The HEALED consortium is one of 29 projects securing funding under the third round of the Government's Disruptive Technologies Innovation Fund. The selected projects will receive a total of €95m over the next three years. So far, €235m has been allocated out of the total fund of €500m (https://www.gov.ie/en/press-release/75daf-government-announce-95m-for-ground-breaking-projects-under-disruptive-technologies-fund/)

 

About RemedyBio

Based in Dublin, Ireland. RemedyBio is pioneering new precision immunotherapies in cancer and other complex conditions.

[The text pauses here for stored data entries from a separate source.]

### src/rtl/dbus_router.sv
// Data-bus router: decodes the core request to one device, waits for its
// ready with a timeout, and reports unmapped/timeout errors with sticky capture.
module dbus_router
    import dbus_router_pkg::*;
#(
    parameter int                            WORD_LEN   = 32,
    parameter int                            NUM_DEV    = 4,
    parameter logic [NUM_DEV*WORD_LEN-1:0]   BASE_ADDRS = '0,
    parameter logic [NUM_DEV*WORD_LEN-1:0]   ADDR_MASKS = '0,
    parameter int                            TIMEOUT    = 255
) (
    input  logic                         clk,
    input  logic                         rst_n,
    input  logic                         c_req,
    input  logic                         c_wen,
    input  logic [WORD_LEN-1:0]          c_addr,
    input  logic [WORD_LEN-1:0]          c_wdata,
    output logic [WORD_LEN-1:0]          c_rdata,
    output logic                         c_ack,
    output logic                         c_err,
    output logic [NUM_DEV-1:0]           d_sel,
    output logic                         d_wen,
    output logic [WORD_LEN-1:0]          d_addr,
    output logic [WORD_LEN-1:0]          d_wdata,
    input  logic [NUM_DEV*WORD_LEN-1:0]  d_rdata,
    input  logic [NUM_DEV-1:0]           d_ready,
    output logic                         err_valid,
    output logic [WORD_LEN-1:0]          err_addr,
    input  logic                         err_clr
);

    localparam int                    IDX_W    = dbus_idx_w(NUM_DEV);
    localparam logic [DBUS_CNT_W-1:0] CNT_LAST = DBUS_CNT_W'(TIMEOUT - 1);

    dbus_state_e           state_q, state_d;
    logic [IDX_W-1:0]      sel_q, sel_d;
    logic [DBUS_CNT_W-1:0] cnt_q, cnt_d;
    logic                  err_valid_q, err_valid_d;
    logic [WORD_LEN-1:0]   err_addr_q, err_addr_d;

    logic [NUM_DEV-1:0]    hit_s;
    logic [IDX_W-1:0]      idx_s;
    logic                  miss_s;
    logic [WORD_LEN-1:0]   rdata_sel_s, rdata_s;
    logic                  ready_sel_s, timeout_s, ack_s, err_s, dwen_s;
    logic [NUM_DEV-1:0]    dsel_s;

    dbus_addr_match #(
        .WORD_LEN   (WORD_LEN),
        .NUM_DEV    (NUM_DEV),
        .IDX_W      (IDX_W),
        .BASE_ADDRS (BASE_ADDRS),
        .ADDR_MASKS (ADDR_MASKS)
    ) u_match (
        .addr_i (c_addr),
        .hit_o  (hit_s),
        .idx_o  (idx_s),
        .miss_o (miss_s)
    );

    // Route the latched slot's read data and ready back to the core side.
    always_comb begin
        rdata_sel_s = '0;
        ready_sel_s = 1'b0;
        for (int k = 0; k < NUM_DEV; k++) begin
            rdata_sel_s = (sel_q == IDX_W'(k)) ? d_rdata[k*WORD_LEN +: WORD_LEN] : rdata_sel_s;
            ready_sel_s = (sel_q == IDX_W'(k)) ? d_ready[k] : ready_sel_s;
        end
        timeout_s = (cnt_q == CNT_LAST);
    end

    // FSM, slot and wait-counter registers.
    always_ff @(posedge clk or negedge rst_n) begin
        if (!rst_n) begin
            state_q <= DBUS_IDLE;
            sel_q   <= '0;
            cnt_q   <= '0;
        end else begin
            state_q <= state_d;
            sel_q   <= sel_d;
            cnt_q   <= cnt_d;
        end
    end

    // Next-state logic; ready takes precedence over timeout.
    always_comb begin
        state_d = state_q;
        sel_d   = sel_q;
        cnt_d   = cnt_q;
        case (state_q)
            DBUS_IDLE: begin
                if (c_req && miss_s) begin
                    state_d = DBUS_ERR;
                end else if (c_req) begin
                    state_d = DBUS_WAIT;
                    sel_d   = idx_s;
                    cnt_d   = '0;
                end else begin
                    state_d = DBUS_IDLE;
                end
            end
            DBUS_WAIT: begin
                if (ready_sel_s || timeout_s) begin
                    state_d = DBUS_IDLE;
                end else begin
                    cnt_d = cnt_q + DBUS_CNT_W'(1);
                end
            end
            DBUS_ERR: state_d = DBUS_IDLE;
            default:  state_d = DBUS_IDLE;
        endcase
    end

    // Core/device outputs; read data is forced to zero except on a good ack.
    always_comb begin
        ack_s   = 1'b0;
        err_s   = 1'b0;
        rdata_s = '0;
        dsel_s  = '0;
        dwen_s  = 1'b0;
        case (state_q)
            DBUS_IDLE: begin
                if (c_req && !miss_s) begin
                    dsel_s = hit_s;
                    dwen_s = c_wen;
                end else begin
                    dsel_s = '0;
                end
            end
            DBUS_WAIT: begin
                if (ready_sel_s) begin
                    ack_s   = 1'b1;
                    rdata_s = rdata_sel_s;
                end else if (timeout_s) begin
                    ack_s = 1'b1;
                    err_s = 1'b1;
                end else begin
                    ack_s = 1'b0;
                end
            end
            DBUS_ERR: begin
                ack_s = 1'b1;
                err_s = 1'b1;
            end
            default: ack_s = 1'b0;
        endcase
    end

    // Sticky error capture; a new error beats a concurrent clear.
    always_comb begin
        err_valid_d = err_valid_q;
        err_addr_d  = err_addr_q;
        if (ack_s && err_s) begin
            err_valid_d = 1'b1;
            err_addr_d  = (!err_valid_q || err_clr) ? c_addr : err_addr_q;
        end else if (err_clr) begin
            err_valid_d = 1'b0;
        end else begin
            err_valid_d = err_valid_q;
        end
    end

    // Error capture registers.
    always_ff @(posedge clk or negedge rst_n) begin
        if (!rst_n) begin
            err_valid_q <= 1'b0;
            err_addr_q  <= '0;
        end else begin
            err_valid_q <= err_valid_d;
            err_addr_q  <= err_addr_d;
        end
    end

    assign c_ack     = ack_s;
    assign c_err     = err_s;
    assign c_rdata   = rdata_s;
    assign d_sel     = dsel_s;
    assign d_wen     = dwen_s;
    assign d_addr    = c_addr;
    assign d_wdata   = c_wdata;
    assign err_valid = err_valid_q;
    assign err_addr  = err_addr_q;

endmodule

Able to explore up to a billion individual cells and cell interactions per patient, RemedyBio’s proprietary Nanoreactor technology enables a new class of heterogeneous immune therapies tailored to an individual’s specific disease, enabling powerful, safe, and cost-effective therapeutics in a broad range of solid cancers and in other serious diseases.

 

About aCGT Vector DAC

aCGT Vector DAC, a specialist Cell Therapy Clinical Development and Commercial Manufacturing Organisation, are uniquely positioned to translate transformative Cell-Based precision Cancer Therapies in its innovative modular digitised near-to-patient GMP-in-a-box Cell Therapy Enabling platform.

 

About Trinity St James’ Cancer Institute

Trinity College Dublin, the University of Dublin was founded in 1592. Trinity is Ireland’s highest ranked university and attracts world leading researchers and innovative companies.  Trinity promotes a diverse, interdisciplinary, inclusive environment which nurtures ground-breaking research, innovation, and creativity through engaging with issues of global significance.  Trinity Translational Medicine Institute (TTMI) is a Trinity Research Institute (TRI) located within the St James’s Hospital campus in Dublin 8, and brings scientists and clinicians together to develop new ways to diagnose, prevent and treat a range of pressing health concerns focusing on cancer, immunology, infection and the genomics of human disease. Additionally, the Trinity St James's Cancer Institute, builds on outstanding comprehensive cancer care delivered at St James's Hospital, with the research and educational excellence of Trinity College Dublin. Trinity St James’s Cancer Institute is the first Irish cancer institute to be accredited by the Organisation of European Cancer Institutes (OECI).